I just went through trino/plugin/trino-elasticsearch/src/main/java/io/trino/plugin/elasticsearch/client/ElasticsearchClient.java at master · trinodb/trino · GitHub tried to find a way could customized the response content size restirction. But seems it depends the ES official client class…

elastic_mozart.system.raw_query(
  schema => 'default',  
  index => 'ailogs-oneapi',  
  query => '{
  "size": 10000000,
  "query": {
   "bool": {
   "filter": [
    {
    "range": {
     "@timestamp": {
     {%- set bounds = [] -%}
      
     {%- if from_dttm -%}
      {%- set _ = bounds.append("\"gte\": \"" ~ (from_dttm | string | replace(" ", "T")) ~ "\"") -%}
     {%- endif -%}
      
     {%- if to_dttm -%}
      {%- set _ = bounds.append("\"lte\": \"" ~ (to_dttm | string | replace(" ", "T")) ~ "\"") -%}
     {%- endif -%}

     {{ bounds | join(", ") if bounds else "\"gte\": \"0\"" }}
     }
    }
    },
    {
    "exists": { "field": "org_cid" }
    }
  
    {%- set selected_users = filter_values("username") -%}
    {%- if selected_users -%}
    , {
    "terms": {
     "calc_coreid": [
     {%- for user in selected_users -%}
     "{{ user }}"{% if not loop.last %}, {% endif %}
     {%- endfor -%}
     ]
    }
    }
    {%- endif -%}
     
    {%- set selected_managers = filter_values("manager") -%}
    {%- if selected_managers -%}
    , {
    "bool": {
     "minimum_should_match": 1,
     "should": [
     {%- for mgr in selected_managers -%}
     {
     "wildcard": {
     "org_chain.keyword": "*{{ mgr }}*"
     }
     }{% if not loop.last %}, {% endif %}
     {%- endfor -%}
     ]
    }
    }
    {%- endif -%}
   
    {%- set selected_models = filter_values("modelname") -%}
    {%- if selected_models -%}
    , {
    "terms": {
     "oneapi_modelname.keyword": [
     {%- for model in selected_models -%}
     "{{ model }}"{% if not loop.last %}, {% endif %}
     {%- endfor -%}
     ]
    }
    }
    {%- endif -%}

   ],
   "must_not": [
    {
     "term": {
      "org_cid.keyword": "INVALID"
     }
    },
    {
     "wildcard": {
      "org_cid.keyword": "*-api"
     }
    }
   ]
   }
  },
  "_source": ["@timestamp", "org_cid", "oneapi_modelname", "org_chain"],
  "fields": ["calc_coreid"]
  }'

My gut feeling is that you are on the wrong road, expecting a sort of bulk exporter. There are other tools for that. But obviously you know your use case and limitations better than I.

If you are just over the 100mb cusp, consider whether you can drop fields from the returned response, i.e. reduce the returned fields to the absolute minimum and it might fit?

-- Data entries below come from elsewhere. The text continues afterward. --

$ cat src/rtl/alu_pkg.sv
// -----------------------------------------------------------------------------
// alu_pkg
// Shared types and constants for the sequential ALU:
//   alu_op_e    - 4-bit opcode encoding (1100-1111 are undefined)
//   alu_state_e - control FSM states
//   FLAG_*      - bit positions inside the 3-bit {overflow, negative, zero} flags
//   is_shift_op - helper that recognises the three iterative shift opcodes
// -----------------------------------------------------------------------------
package alu_pkg;

    localparam int OP_W      = 4;
    localparam int FLAG_W    = 3;
    localparam int FLAG_OVF  = 2;
    localparam int FLAG_NEG  = 1;
    localparam int FLAG_ZERO = 0;

    typedef enum logic [OP_W-1:0] {
        OP_ADD   = 4'b0000,
        OP_SUB   = 4'b0001,
        OP_AND   = 4'b0010,
        OP_OR    = 4'b0011,
        OP_XOR   = 4'b0100,
        OP_INC   = 4'b0101,
        OP_PASSA = 4'b0110,
        OP_PASSB = 4'b0111,
        OP_SHL   = 4'b1000,
        OP_SHR   = 4'b1001,
        OP_ASR   = 4'b1010,
        OP_MUL   = 4'b1011
    } alu_op_e;

    typedef enum logic [1:0] {
        IDLE = 2'd0,
        EXEC = 2'd1,
        DONE = 2'd2
    } alu_state_e;

    function automatic logic is_shift_op(input logic [OP_W-1:0] op);
        return (op == OP_SHL) || (op == OP_SHR) || (op == OP_ASR);
    endfunction

endpackage

$ cat src/rtl/alu_if.sv
// -----------------------------------------------------------------------------
// alu_if
// Operand/result bus of the sequential ALU.
//   in_valid/in_ready   - request handshake (operands a, b and opcode)
//   out_valid/out_ready - result handshake (out and {ovf, neg, zero} flags)
// Modports:
//   master - the producer/consumer side (register-file read / write-back)
//   slave  - the ALU side
// -----------------------------------------------------------------------------
interface alu_if
    import alu_pkg::*;
#(
    parameter int BW = 16
);
    logic              in_valid;
    logic              in_ready;
    logic [BW-1:0]     in_a;
    logic [BW-1:0]     in_b;
    logic [OP_W-1:0]   opcode;
    logic              out_valid;
    logic              out_ready;
    logic [BW-1:0]     out;
    logic [FLAG_W-1:0] flags;

    modport master (
        output in_valid, in_a, in_b, opcode, out_ready,
        input  in_ready, out_valid, out, flags
    );

    modport slave (
        input  in_valid, in_a, in_b, opcode, out_ready,
        output in_ready, out_valid, out, flags
    );
endinterface

$ cat src/rtl/alu_mc_unit.sv
// -----------------------------------------------------------------------------
// alu_mc_unit
// Iterative engine for the multi-cycle operations:
//   SHL/SHR/ASR - one bit per cycle, down-counter loaded with the amount
//   MUL         - BW shift-add iterations on a 2*BW accumulator
// Ports:
//   clk, rst    - clock, synchronous active-high reset
//   i_start     - load operands and begin (only asserted while idle)
//   i_op        - opcode (shift or MUL)
//   i_a, i_b    - operands; shift amount is i_b[SHAMT_W-1:0] (must be > 0)
//   o_done      - high in the last iteration cycle; o_result/o_overflow are
//                 then the final values and may be registered on that edge
//   o_result    - low BW bits of the result
//   o_overflow  - MUL only: upper BW bits of the product are non-zero
// -----------------------------------------------------------------------------
module alu_mc_unit
    import alu_pkg::*;
#(
    parameter int BW      = 16,
    parameter int SHAMT_W = $clog2(BW)
) (
    input  logic            clk,
    input  logic            rst,
    input  logic            i_start,
    input  logic [OP_W-1:0] i_op,
    input  logic [BW-1:0]   i_a,
    input  logic [BW-1:0]   i_b,
    output logic            o_done,
    output logic [BW-1:0]   o_result,
    output logic            o_overflow
);
    // One extra bit so the counter can hold BW for the multiplier.
    localparam int CNT_W = SHAMT_W + 1;

    logic              r_busy;
    logic [OP_W-1:0]   r_op;
    logic [CNT_W-1:0]  r_cnt;
    logic [BW-1:0]     r_data;   // shift operand, or multiplier for MUL
    logic [2*BW-1:0]   r_mcand;  // multiplicand, shifted left each step
    logic [2*BW-1:0]   r_acc;

    logic              w_is_mul;
    logic              w_last;
    logic [BW-1:0]     w_shift_next;
    logic [2*BW-1:0]   w_acc_next;

    assign w_is_mul = (r_op == OP_MUL);
    assign w_last   = r_busy && (r_cnt == CNT_W'(1));

    always_comb begin
        w_shift_next = r_data;
        case (r_op)
            OP_SHL:  w_shift_next = {r_data[BW-2:0], 1'b0};
            OP_SHR:  w_shift_next = {1'b0, r_data[BW-1:1]};
            OP_ASR:  w_shift_next = {r_data[BW-1], r_data[BW-1:1]};
            default: w_shift_next = r_data;
        endcase
    end

    assign w_acc_next = r_acc + (r_data[0] ? r_mcand : '0);

    // The final step is computed combinationally so the top can register the
    // result on the same edge the counter reaches zero.
    assign o_done     = w_last;
    assign o_result   = w_is_mul ? w_acc_next[BW-1:0] : w_shift_next;
    assign o_overflow = w_is_mul && (|w_acc_next[2*BW-1:BW]);

    always_ff @(posedge clk) begin
        if (rst) begin
            r_busy  <= 1'b0;
            r_op    <= '0;
            r_cnt   <= '0;
            r_data  <= '0;
            r_mcand <= '0;
            r_acc   <= '0;
        end else if (i_start) begin
            r_busy <= 1'b1;
            r_op   <= i_op;
            r_acc  <= '0;
            if (i_op == OP_MUL) begin
                r_cnt   <= CNT_W'(BW);
                r_data  <= i_b;
                r_mcand <= {{BW{1'b0}}, i_a};
            end else begin
                r_cnt   <= {1'b0, i_b[SHAMT_W-1:0]};
                r_data  <= i_a;
                r_mcand <= '0;
            end
        end else if (r_busy) begin
            r_cnt  <= r_cnt - CNT_W'(1);
            r_busy <= !w_last;
            if (w_is_mul) begin
                r_acc   <= w_acc_next;
                r_mcand <= {r_mcand[2*BW-2:0], 1'b0};
                r_data  <= {1'b0, r_data[BW-1:1]};
            end else begin
                r_data  <= w_shift_next;
            end
        end
    end

endmodule
[src/rtl/uart_rx_fifo.sv]
// 8N1 UART receiver: two-flop synchronizer, oversampling bit FSM, and a
// show-ahead circular FIFO with sticky overrun / framing-error flags.
module uart_rx_fifo #(
  parameter int HALF_INTERVAL = 433,
  parameter int INTERVAL      = 868,
  parameter int DEPTH_LOG     = 4
) (
  input  logic       clk,
  input  logic       reset,
  input  logic       uart_rx,
  output logic [7:0] out_data,
  output logic       out_valid,
  input  logic       out_ready,
  input  logic       err_clear,
  output logic       overrun,
  output logic       frame_error
);

  localparam int CW    = $clog2(INTERVAL + 1);
  localparam int DEPTH = 1 << DEPTH_LOG;
  localparam logic [CW-1:0]      HALF_LAST = CW'(HALF_INTERVAL - 1);
  localparam logic [CW-1:0]      BIT_LAST  = CW'(INTERVAL - 1);
  localparam logic [DEPTH_LOG:0] FULL_CNT  = DEPTH[DEPTH_LOG:0];

  typedef enum logic [2:0] {IDLE, START, DATA, STOP, WAIT_IDLE} state_t;

  logic                 rx_meta, rx_s;
  state_t               state, state_nx;
  logic [CW-1:0]        cnt, cnt_nx;
  logic [2:0]           idx, idx_nx;
  logic [7:0]           shreg, shreg_nx;
  logic                 push, frm_err;

  logic [7:0]           mem [DEPTH];
  logic [DEPTH_LOG-1:0] wr_ptr, rd_ptr;
  logic [DEPTH_LOG:0]   count;
  logic                 pop, full, accept, drop;

  // Synchronizer idles high so reset never looks like a start edge.
  always_ff @(posedge clk) begin
    if (reset) begin
      rx_meta <= 1'b1;
      rx_s    <= 1'b1;
    end else begin
      rx_meta <= uart_rx;
      rx_s    <= rx_meta;
    end
  end

  always_ff @(posedge clk) begin
    if (reset) begin
      state <= IDLE;
      cnt   <= '0;
      idx   <= '0;
      shreg <= '0;
    end else begin
      state <= state_nx;
      cnt   <= cnt_nx;
      idx   <= idx_nx;
      shreg <= shreg_nx;
    end
  end

  always_comb begin
    state_nx = state;
    cnt_nx   = cnt;
    idx_nx   = idx;
    shreg_nx = shreg;
    push     = 1'b0;
    frm_err  = 1'b0;
    case (state)
      IDLE: if (!rx_s) begin
        state_nx = START;
        cnt_nx   = '0;
      end
      START: if (cnt == HALF_LAST) begin
        cnt_nx   = '0;
        idx_nx   = '0;
        state_nx = rx_s ? IDLE : DATA;
      end else cnt_nx = cnt + CW'(1);
      DATA: if (cnt == BIT_LAST) begin
        // LSB arrives first, so shift in from the top.
        cnt_nx   = '0;
        shreg_nx = {rx_s, shreg[7:1]};
        idx_nx   = idx + 3'd1;
        if (idx == 3'd7) state_nx = STOP;
      end else cnt_nx = cnt + CW'(1);
      STOP: if (cnt == BIT_LAST) begin
        cnt_nx = '0;
        if (rx_s) begin
          push     = 1'b1;
          state_nx = IDLE;
        end else begin
          frm_err  = 1'b1;
          state_nx = WAIT_IDLE;
        end
      end else cnt_nx = cnt + CW'(1);
      WAIT_IDLE: if (rx_s) state_nx = IDLE;
      default: state_nx = IDLE;
    endcase
  end

  // A full FIFO still takes the byte when the head leaves in the same cycle.
  assign out_valid = (count != '0);
  assign out_data  = out_valid ? mem[rd_ptr] : 8'h00;
  assign pop       = out_valid && out_ready;
  assign full      = (count == FULL_CNT);
  assign accept    = push && (!full || pop);
  assign drop      = push && full && !pop;

  always_ff @(posedge clk) begin
    if (reset) begin
      wr_ptr <= '0;
      rd_ptr <= '0;
      count  <= '0;
    end else begin
      if (accept) wr_ptr <= wr_ptr + 1'b1;
      if (pop)    rd_ptr <= rd_ptr + 1'b1;
      case ({accept, pop})
        2'b10:   count <= count + 1'b1;
        2'b01:   count <= count - 1'b1;
        default: count <= count;
      endcase
    end
  end

  always_ff @(posedge clk) begin
    if (accept) mem[wr_ptr] <= shreg;
  end

  // Set beats clear when both land in one cycle.
  always_ff @(posedge clk) begin
    if (reset) begin
      overrun     <= 1'b0;
      frame_error <= 1'b0;
    end else begin
      if (drop)           overrun <= 1'b1;
      else if (err_clear) overrun <= 1'b0;
      if (frm_err)        frame_error <= 1'b1;
      else if (err_clear) frame_error <= 1'b0;
    end
  end

endmodule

But that would be kicking the can down the road a little bit.

Good luck. Maybe someone else can help you bump the limit ....

Thanks remind @RainTown I still want to try compile the target jar: elasticsearch-rest-client-6.8.23.jar And found this class elasticsearch/client/rest/src/main/java/org/elasticsearch/client/HttpAsyncResponseConsumerFactory.java at 706067211ae880bbe4669286ee976552e8a60446 · elastic/elasticsearch · GitHub

But I don’t know how to compile it. Could you guide me how I could generate this client jar with specific version I used 6.8.23

What is your elasticsearch version?

I saw that Trino is compatible with 8.x. So I don’t understand what this 6.x version is doing here.

Very unclear to me.
As Trino seems to maintain the connector, I’d ask them for support. There’s nothing wrong on Elasticsearch side.

If you are still using ES 6.x, it’s a matter of urgency to upgrade your cluster. 6.x did not get a lot of the security patches. Please update to 9.x.